とりあえず今回はラインレベル出力をメインとして、ヘッドフォン端子は確認用のおまけとして設置することにしました。(といっても十分な音量で聞けます)。
ここでオペアンプ周りの設計に入るのですが、2つ決めなければならないことがあります。それは、オペアンプの動作設定(カットオフ周波数など)と入力側のカップリングをどうするかです。
オペアンプの動作
まずオペアンプの動作を決めます。PCM2702の出力は0.62Vcc、つまり約3Vppの出力があり、標準的なライン出力の条件をみたしています。そのためオペアンプの増幅率は1倍(0dB)にして、
単純にインピーダンス変換をすればいいことになります。この場合、もっとも単純なオペアンプ回路はボルテージフォロアです。ボルテージフォロアーでもおそらく十分に動作するでしょう。
しかし、せっかくオペアンプを使っているので、ここは普通ローパスフィルターとして動作させます。
ではなぜここにローパスフィルターが必要なのでしょうか。詳しいことを話すと一冊の本になってしまうので完結に説明します。

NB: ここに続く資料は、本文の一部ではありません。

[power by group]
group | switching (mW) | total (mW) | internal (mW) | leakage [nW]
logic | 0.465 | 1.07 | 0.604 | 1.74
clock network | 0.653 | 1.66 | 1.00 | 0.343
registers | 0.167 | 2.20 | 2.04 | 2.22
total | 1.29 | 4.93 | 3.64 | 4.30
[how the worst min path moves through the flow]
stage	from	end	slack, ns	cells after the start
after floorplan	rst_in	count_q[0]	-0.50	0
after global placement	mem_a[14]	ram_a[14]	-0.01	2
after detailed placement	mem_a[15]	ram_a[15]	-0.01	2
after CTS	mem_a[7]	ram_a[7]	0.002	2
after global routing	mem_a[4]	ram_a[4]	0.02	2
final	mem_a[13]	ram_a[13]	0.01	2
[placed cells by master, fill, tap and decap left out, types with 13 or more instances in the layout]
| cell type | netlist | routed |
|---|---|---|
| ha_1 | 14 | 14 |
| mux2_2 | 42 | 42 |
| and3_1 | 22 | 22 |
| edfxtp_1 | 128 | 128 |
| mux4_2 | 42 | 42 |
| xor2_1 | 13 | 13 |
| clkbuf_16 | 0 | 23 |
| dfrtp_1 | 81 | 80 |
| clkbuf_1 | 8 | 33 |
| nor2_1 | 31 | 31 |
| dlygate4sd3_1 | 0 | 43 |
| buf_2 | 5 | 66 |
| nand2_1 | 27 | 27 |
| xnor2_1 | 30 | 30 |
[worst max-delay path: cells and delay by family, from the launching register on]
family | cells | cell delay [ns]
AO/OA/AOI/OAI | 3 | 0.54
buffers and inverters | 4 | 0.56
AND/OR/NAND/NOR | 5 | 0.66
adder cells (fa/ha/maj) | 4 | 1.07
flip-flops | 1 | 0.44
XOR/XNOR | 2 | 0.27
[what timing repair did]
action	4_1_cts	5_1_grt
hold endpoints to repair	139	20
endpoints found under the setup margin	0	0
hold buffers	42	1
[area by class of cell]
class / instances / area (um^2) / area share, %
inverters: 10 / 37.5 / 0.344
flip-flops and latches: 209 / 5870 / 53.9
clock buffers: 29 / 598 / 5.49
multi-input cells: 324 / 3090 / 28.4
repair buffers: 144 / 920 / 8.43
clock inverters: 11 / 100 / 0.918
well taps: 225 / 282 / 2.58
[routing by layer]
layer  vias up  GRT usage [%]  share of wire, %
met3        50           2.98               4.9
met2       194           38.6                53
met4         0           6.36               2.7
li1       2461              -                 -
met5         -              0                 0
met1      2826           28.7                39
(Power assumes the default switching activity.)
File: src/rtl/mshr_refill_seq_pkg.sv
`default_nettype none
// ============================================================================
//  Module      : mshr_pkg
//  Description : Shared definitions for the MSHR refill sequencer: state
//                encoding, default widths and line-address formation.
//  Revision    : 1.0 - initial release
// ============================================================================
package mshr_pkg;

    localparam int c_BEAT_W_DEF = 8;
    localparam int c_ID_W_DEF   = 3;
    localparam int c_LA_W       = 64;

    // Refill state encoding, 2 bits wide
    typedef logic [1:0] refill_state_t;

    localparam refill_state_t c_ST_IDLE   = 2'd0;
    localparam refill_state_t c_ST_REFILL = 2'd1;
    localparam refill_state_t c_ST_META   = 2'd2;
    localparam refill_state_t c_ST_DONE   = 2'd3;

    // Replace the low beat_w bits of a line address with a beat index.
    // The function works at the widest supported width; callers cast the
    // result down to their own address width.
    function automatic logic [c_LA_W-1:0] form_line_addr(
        input logic [c_LA_W-1:0] addr,
        input logic [c_LA_W-1:0] idx,
        input int unsigned       beat_w
    );
        logic [c_LA_W-1:0] mask;
        mask = (c_LA_W'(1) << beat_w) - c_LA_W'(1);
        return (addr & ~mask) | (idx & mask);
    endfunction

endpackage
`default_nettype wire

File: src/rtl/mshr_refill_seq_beat_counter.sv
`default_nettype none
// ============================================================================
//  Module      : refill_beat_counter
//  Description : Wrap-at-n beat counter. n == 0 encodes 2^BEAT_W beats,
//                because n-1 in BEAT_W-bit arithmetic is all ones.
//  Revision    : 1.0 - initial release
// ============================================================================
module refill_beat_counter #(
    parameter int BEAT_W = 8
) (
    input  logic              clk,
    input  logic              rst,
    input  logic              clr,
    input  logic              en,
    input  logic [BEAT_W-1:0] n,
    output logic [BEAT_W-1:0] value,
    output logic              complete
);

    logic [BEAT_W-1:0] r_value;
    logic [BEAT_W-1:0] w_last;
    logic              w_wrap;

    assign w_last   = n - BEAT_W'(1);
    assign w_wrap   = (r_value == w_last);
    assign complete = en & w_wrap;
    assign value    = r_value;

    // Beat counter: clear wins, otherwise advance and wrap on each accepted beat
    always_ff @(posedge clk or posedge rst) begin
        if (rst) begin
            r_value <= '0;
        end else if (clr) begin
            r_value <= '0;
        end else if (en) begin
            r_value <= w_wrap ? '0 : r_value + BEAT_W'(1);
        end
    end

endmodule
`default_nettype wire

File: src/rtl/mshr_refill_seq.sv
`default_nettype none
// ============================================================================
//  Module      : mshr_refill_seq
//  Description : MSHR refill sequencer. Takes one refill command, streams
//                the returned beats into the data array, writes the line's
//                metadata and pulses done to the owning MSHR entry.
//  Revision    : 1.0 - initial release
// ============================================================================
module mshr_refill_seq
    import mshr_pkg::*;
#(
    parameter int ADDR_W = 32,
    parameter int DATA_W = 64,
    parameter int BEAT_W = c_BEAT_W_DEF,
    parameter int ID_W   = c_ID_W_DEF
) (
    input  logic              clk,
    input  logic              rst,
    input  logic              req_valid,
    output logic              req_ready,
    input  logic [ADDR_W-1:0] req_addr,
    input  logic [ID_W-1:0]   req_id,
    input  logic [BEAT_W-1:0] req_beats,
    input  logic              mem_resp_valid,
    output logic              mem_resp_ready,
    input  logic [DATA_W-1:0] mem_resp_data,
    output logic              data_wr_en,
    input  logic              data_wr_ready,
    output logic [ADDR_W-1:0] data_wr_addr,
    output logic [DATA_W-1:0] data_wr_data,
    output logic              meta_wr_en,
    input  logic              meta_wr_ready,
    output logic [ADDR_W-1:0] meta_wr_addr,
    output logic              busy,
    output logic [BEAT_W-1:0] beat_idx,
    output logic              done_valid,
    output logic [ID_W-1:0]   done_id
);

    refill_state_t     r_state;
    refill_state_t     w_state_nxt;
    logic [ADDR_W-1:0] r_addr;
    logic [ID_W-1:0]   r_id;
    logic [BEAT_W-1:0] r_beats;

    logic              w_in_idle;
    logic              w_in_refill;
    logic              w_in_meta;
    logic              w_in_done;
    logic              w_req_acc;
    logic              w_beat_en;
    logic              w_complete;
    logic [BEAT_W-1:0] w_beat_idx;

    assign w_in_idle   = (r_state == c_ST_IDLE);
    assign w_in_refill = (r_state == c_ST_REFILL);
    assign w_in_meta   = (r_state == c_ST_META);
    assign w_in_done   = (r_state == c_ST_DONE);

    assign w_req_acc   = w_in_idle & req_valid;
    // A beat moves only when memory offers it and the data array grants it
    assign w_beat_en   = w_in_refill & mem_resp_valid & data_wr_ready;

    refill_beat_counter #(
        .BEAT_W (BEAT_W)
    ) u_beat_counter (
        .clk      (clk),
        .rst      (rst),
        .clr      (w_req_acc),
        .en       (w_beat_en),
        .n        (r_beats),
        .value    (w_beat_idx),
        .complete (w_complete)
    );

    // Next-state selection for the refill sequence
    always_comb begin
        w_state_nxt = r_state;
        case (r_state)
            c_ST_IDLE:   if (req_valid)     w_state_nxt = c_ST_REFILL;
            c_ST_REFILL: if (w_complete)    w_state_nxt = c_ST_META;
            c_ST_META:   if (meta_wr_ready) w_state_nxt = c_ST_DONE;
            c_ST_DONE:                      w_state_nxt = c_ST_IDLE;
            default:                        w_state_nxt = c_ST_IDLE;
        endcase
    end

    // State register; reset abandons any partial refill without a done pulse
    always_ff @(posedge clk or posedge rst) begin
        if (rst) begin
            r_state <= c_ST_IDLE;
        end else begin
            r_state <= w_state_nxt;
        end
    end

    // Command latch, loaded only when a new command is taken in IDLE
    always_ff @(posedge clk or posedge rst) begin
        if (rst) begin
            r_addr  <= '0;
            r_id    <= '0;
            r_beats <= '0;
        end else if (w_req_acc) begin
            r_addr  <= req_addr;
            r_id    <= req_id;
            r_beats <= req_beats;
        end
    end

    assign req_ready      = w_in_idle;
    assign busy           = ~w_in_idle;
    assign beat_idx       = w_beat_idx;

    // Beats flow straight through; no beat storage in the sequencer
    assign data_wr_en     = w_in_refill & mem_resp_valid;
    assign mem_resp_ready = w_in_refill & data_wr_ready;
    assign data_wr_data   = w_in_refill ? mem_resp_data : '0;
    assign data_wr_addr   = ADDR_W'(form_line_addr(c_LA_W'(r_addr),
                                                   c_LA_W'(w_beat_idx),
                                                   BEAT_W));

    assign meta_wr_en     = w_in_meta;
    assign meta_wr_addr   = ADDR_W'(form_line_addr(c_LA_W'(r_addr),
                                                   '0, BEAT_W));

    assign done_valid     = w_in_done;
    assign done_id        = r_id;

endmodule
`default_nettype wire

まず電子回路内では必ずといって良いほど高調波と呼ばれる元の信号の整数倍の周波数の信号が発生してしまいます。
オーディオ機器ではよくこの高調波の発生のしづらさを低ひずみアンプなどと表現しています。
この高調波は人間の可聴域で再生される音声信号に対して発生し、人間が聞こえない高い周波数でも発し続けます。人間が聞こえない周波数の領域なので、出力に直接ヘッドフォンやスピーカーをつないでも聞こえないのでまったく問題ありません。
しかしあることをするとこの高周波のノイズが不思議と人間が聞こえる周波数帯域に入り込んでしまいます。それはAD変換による録音です。
つまり専門用語を使って言うと、連続時間信号をサンプラー(ADコンバーター)によって離散化すると、エイリアシングというノイズが発生してしまうのです。
このエイリアシングとはサンプリング周波数とナイキスト周波数(サンプリング周波数の半分の周波数)の間にある信号を離散化すると、ナイキスト周波数からの絶対値分折り返してしまう現象です。これがノイズとして人間の耳に聞こえてしまうのです。
たとえばサンプリング周波数が44.1kHzの場合、ナイキスト周波数は22.05kHzとなります。そして、22.05kHzと44.1kHzの間に信号があると、それを録音した場合、0〜22.05kHz、すなわち可聴域にエイリアシングノイズが発生してしまうのです。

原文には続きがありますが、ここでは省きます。